In quasi tutti i paesi ad economia avanzata del mondo esistono per ogni categoria e livello professionale i contratti collettivi nazionali che vengono adeguati periodicamente d’intesa tra le forze datoriali e i sindacati. Il fondo per la retribuzione universale di base non può e non deve competere con i prezzi di mercato della forza lavoro perché questo andrebbe ad alterare la struttura salariale del settore privato. Di conseguenza occorrerà stabilire a livello politico una percentuale di riduzione (tipo il 20%) della retribuzione universale di base rispetto al livello salariale minimo previsto dai rispettivi contratti collettivi nazionali. La retribuzione quindi dovrà garantire una qualità di vita accettabile per ogni interessato che poi potrà “scalare” il suo livello salariale nel mercato ordinario del lavoro. Stimiamo poi che ognuno dei 6 nuovi posti di lavoro, comporterà dei costi aggluntivi del 35% (pensione, trattamento di fine rapporto, capitale di finanziamento, ecc.) in conseguenza dei quali il rapporto tra salario e oneri sarà di 65/35: in sostanza, ogni tre euro di costo, due andranno alla retribuzione netta e uno ai contributi. Questo rapporto è ottimale per tutti quei lavori, tipo le manutenzioni del territorio e la prevenzione dei rischi, che richiedono da un lato una scarsa intensità di capitale e di energia e dall’altro una alta intensità di lavoro: sono proprio le condizioni di inserimento lavorativo delle fasce di popolazione disoccupata che non dispongono di livelli medio – alti di qualificazione. E vediamo infine dove prendiamo i soldi.

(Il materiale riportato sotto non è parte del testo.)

===== design/flow/config.mk =====
export PLATFORM = sky130hd
export DESIGN_NAME = mod10_counter
export DESIGN_NICKNAME = mod10_counter
export VERILOG_FILES = /design/flow/design.v
export SDC_FILE = /design/flow/constraint.sdc
export NUM_CORES = 4
export LEC_CHECK = 1
export CORE_AREA = 10 10 70 70
export DIE_AREA = 0 0 80 80

===== design/flow/constraint.sdc =====
current_design mod10_counter

set clk_period 1.0
set clk_io_pct 0.2

create_clock -name clk0 -period $clk_period [get_ports {clk}]

set non_clock_inputs [all_inputs -no_clocks]
set_input_delay [expr $clk_period * $clk_io_pct] -clock clk0 $non_clock_inputs
set_output_delay [expr $clk_period * $clk_io_pct] -clock clk0 [all_outputs]

===== design/flow/design.v =====
module mod10_counter(clk,rst,count);
  input clk,rst;
  parameter N=10;
  output reg[3:0]count;
  always@(posedge clk,posedge rst)
    begin
      if(rst)
        count<=4'b0000;
      else if(count <= N)
        count<=count+1;
      else
        count<=4'bxxxx;
    end
endmodule

===== design/flow/run.sh =====
#!/bin/bash
# OpenROAD 26Q1-2900-gdf79404cd8, Yosys 0.63+post, stock flow scripts
make -C /OpenROAD-flow-scripts/flow DESIGN_CONFIG=/design/flow/config.mk WORK_HOME=/design/flow/orfs finish

==> GITHUB_STEP_SUMMARY <==
### Yosys + OpenROAD results

| Metric | Value |
|---|---|
| Top FF cell, synth | `dfrtp_1` |
| Rel. slew slack | `90.4%` |
| CP Class | `register to register` |
| Max_cap viols | `0` |
| P&R area growth vs syn | `111%` |
| OpenROAD warning count | `26` |
| Io pins | `6` |
| 1st-iter DRT viols | `5` |
| Dpl cells | `64` |
| Largest regs | `count: 4 flops` |
| Cells in synth_stat.txt | `10` |
| Clock transition at path regs | `0.04 ns` |
| # DRC | `0` |
| Pins over their slew limit | `0` |
| Synth Seq Share | `70.2%` |
| Cell Type Count | `6` |
| Combinational gate area | `37.5 um^2` |
| HP Class | `input pin to asynchronous set/reset pin` |
| Initial antenna violation count | `0` |
| Die width | `80 um` |
| Vias after detailed routing | `122` |
| Top cells by count | `dfrtp_1 (4), inv_1 (2)` |
| Drt total wl | `433 um` |
| Fp_density | `4.18%` |
| Fin crit period | `0.949 ns` |
| Reg with most FFs | `count` |
| Most common cell in the netlist | `dfrtp_1` |
| Synth Warn # | `1` |
| Number of enable flip-flop cells | `0` |
| Die Size | `6400 um^2` |
| Number of global-route vias before repair | `151` |
| Share of layout cells above drive strength 1 | `58.3%` |
| I/O Buffers | `5` |
| Asr flop ratio synth | `100%` |
| H-tree depth | `1` |
| Routed Antenna Nets | `0` |
| CP arrival | `1.07 ns` |
| Dominant cell area share | `70.2%` |
| Pre-Repair DR Iteration Count | `2` |
| Clk sinks | `4` |
| Routability cong. | `0.657` |
| Register area | `100 um^2` |
| First-pass GRT wire length | `690 um` |
| Cell Pwr Density | `1230 nW/um^2` |
| Setup violators final | `0` |
| Max Clk Rate | `1050 MHz` |
| Cycle use final | `94.9%` |
| Cts hold-fix bufs | `0` |
| Max reg flops | `4` |
| Critical path required time | `1.12 ns` |
| CTS Buf Count | `3` |
| Clock latency on the worst-skew pair | `0.23 ns` |
| Max IR drop VDD | `0.000165 V` |
| GRT Overall Usage | `1.58%` |
| Area leader, netlist | `dfrtp_1` |
| Final Hold Violating Endpoints | `0` |
| CTS root buf | `clkbuf_4` |
| TritonCTS clock tree | `yes` |
| Post-synthesis cell count | `10` |
| Average size of a mapped cell | `14.3 um^2` |
| Crit Path Max Fanout | `3` |
| Leakage power | `0.000153 uW` |
| Std cell rows | `21` |
| Die height | `80 um` |
| Gr ovfl total | `0` |
| Finished Layout Cells | `70` |
| R2R depth | `3` |
| Critical path launch point type | `register` |
| Largest net degree at the start of global routing | `5` |
| RSZ-0062 raised after global routing | `false` |
| R2R setup slack | `0.05 ns` |
| Core Box Area | `3420 um^2` |
| CTS max path bufs | `2` |
| Avg WL per Cell | `6.19 um` |
| Mapped cell area | `143 um^2` |
| Antenna cells | `0` |
| Pre-CTS setup slack | `-0.0949 ns` |
| Setup WS post-layout | `0.0514 ns` |
| Worst Tran Pin Value | `0.144 ns` |
| Fillers | `403` |
| Outcome | `complete, no violations` |
| Setup clock skew after layout | `0.00213 ns` |
| YS chip area | `143 um^2` |
| Yosys reg bits | `4` |
| CP Capture Type | `register` |
| Top cells, area | `dfrtp_1 (70%), ha_1 (8.8%), xnor2_1 (6.1%), xor2_1 (6.1%), inv_1 (5.3%)` |
| Avg Vias per Cell | `1.74` |
## path summary, 6_finish.rpt
kind | to | from
min in group clk0 | count[0] | count[0]
max reg2reg | count[2] | count[0]
max | count[2] | count[0]
max in group asynchronous | count[0] | rst
min | count[3] | rst
min reg2reg | count[0] | count[0]
## per-stage QoR
step	util, %	power [uW]	hold slack, ns	area, um^2	TNS [ns]
6_report	8.79	368	0.151	300	0
2_1_floorplan	-	168	-0.0339	143	0
5_1_grt	8.79	393	0.166	300	0
3_3_place_gp	7.99	172	0.395	273	-0.123
3_5_place_dp	7.99	172	0.391	273	-0.113
4_1_cts	9.16	380	0.145	313	-0.0327
## cells in the final DEF, fill, tap and decap left out
cell,count
buf_2,1
xor2_1,1
xnor2_1,1
clkdlybuf4s50_1,1
ha_2,1
clkbuf_2,3
nand3_1,1
inv_1,2
buf_4,6
dfrtp_1,4
clkbuf_4,3
## where the power goes
part | internal, uW | switching [uW]
Clock | 134 | 64.1
Combinational | 3.66 | 3.24
Sequential | 163 | 0
Total | 301 | 67.3
## what timing repair did
action,in CTS,in global routing
resized,10,4
endpoints found under the setup margin,4,4
setup buffers,3,0
## layer usage
metal | GRT usage [%] | part of all wire (%) | up-vias | wire, um
li1 | - | - | 59 | -
met1 | 1.34 | 43 | 57 | 187
met2 | 1.44 | 29 | 6 | 125
met3 | 2.95 | 28 | 0 | 120
met4 | 0.704 | 0 | 0 | 0
met5 | 0 | 0 | - | 0
## critical path, stage by stage, from the launching register on
cell and delay, ns:
dfrtp_1 0.38, buf_4 0.15, ha_2 0.18, xor2_1 0.13
## cell type report
cell class                 instances  area share [%]
clock buffer                       3            7.50
tap                               46            19.2
multi-input combinational          4            12.5
sequential                         4            33.3
timing repair buffer              11            25.0
inverter                           2            2.50
## cell families (layout without fill, tap and decap cells)
| logic type | after synthesis | in the layout | synth area share, % |
|---|---|---|---|
| buffers and inverters | 2 | 16 | 5.27 |
| adder cells (fa/ha/maj) | 1 | 1 | 8.77 |
| AND/OR/NAND/NOR | 1 | 1 | 3.51 |
| XOR/XNOR | 2 | 2 | 12.3 |
| flip-flops | 4 | 4 | 70.2 |
Power is estimated from default activity; no workload was simulated.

Una volta ottenuta la retribuzione universale di base ogni interessato non avrà più bisogno dei sussidi statali di disoccupazione e dell’inutile assistenza fornita dai “servizi per il lavoro”. Tra questi ultimi ci sono corsi di formazione che formano professionalità non richieste dal mercato, centri professionali per il primo impiego, centri di orientamento al lavoro, sviluppatori di imprese che però non hanno un luogo fisico dove insediarsi, consulenze per il reperimento di finanziamenti e, soprattutto, agenzie di somministrazione di lavoro interinale: eliminando questi servizi inutili possiamo stimare un risparmio del 25 – 30% da mettere a disposizione del fondo. In particolare per quanto riguarda il lavoro interinale (è capitato personalmente all’autore di questo articolo per la fornitura di addetti all’igene urbana nella città di residenza) in molti casi il costo complessivo è maggiore rispetto all’assunzione diretta. A questa percentuale si deve aggiungere un altro 15-20% relavivo all’aumento delle entrate fiscali sui salari e all’aumento delle imposte dirette e indirette. La maggior parte dei soldi per alimentare il fondo comunque proverranno dai mancati costi sui disastri che ogni volta si determinano a causa dell’assenza degli interventi di manutenzione e di prevenzione dei rischi: tutte le analisi del settore considerano questi costi il maggiore fattore di aumento della spesa pubblica globale nei prossimi anni. Nell’epoca dei cambiamenti climatici indotti dal consumo dei combustibili fossili, che a loro volta vengono alimentati dalle guerre, questa assenza rappresenta l’altra parte più importante di quel vero e proprio “furto di futuro” perpretato in danno delle nuove generazioni.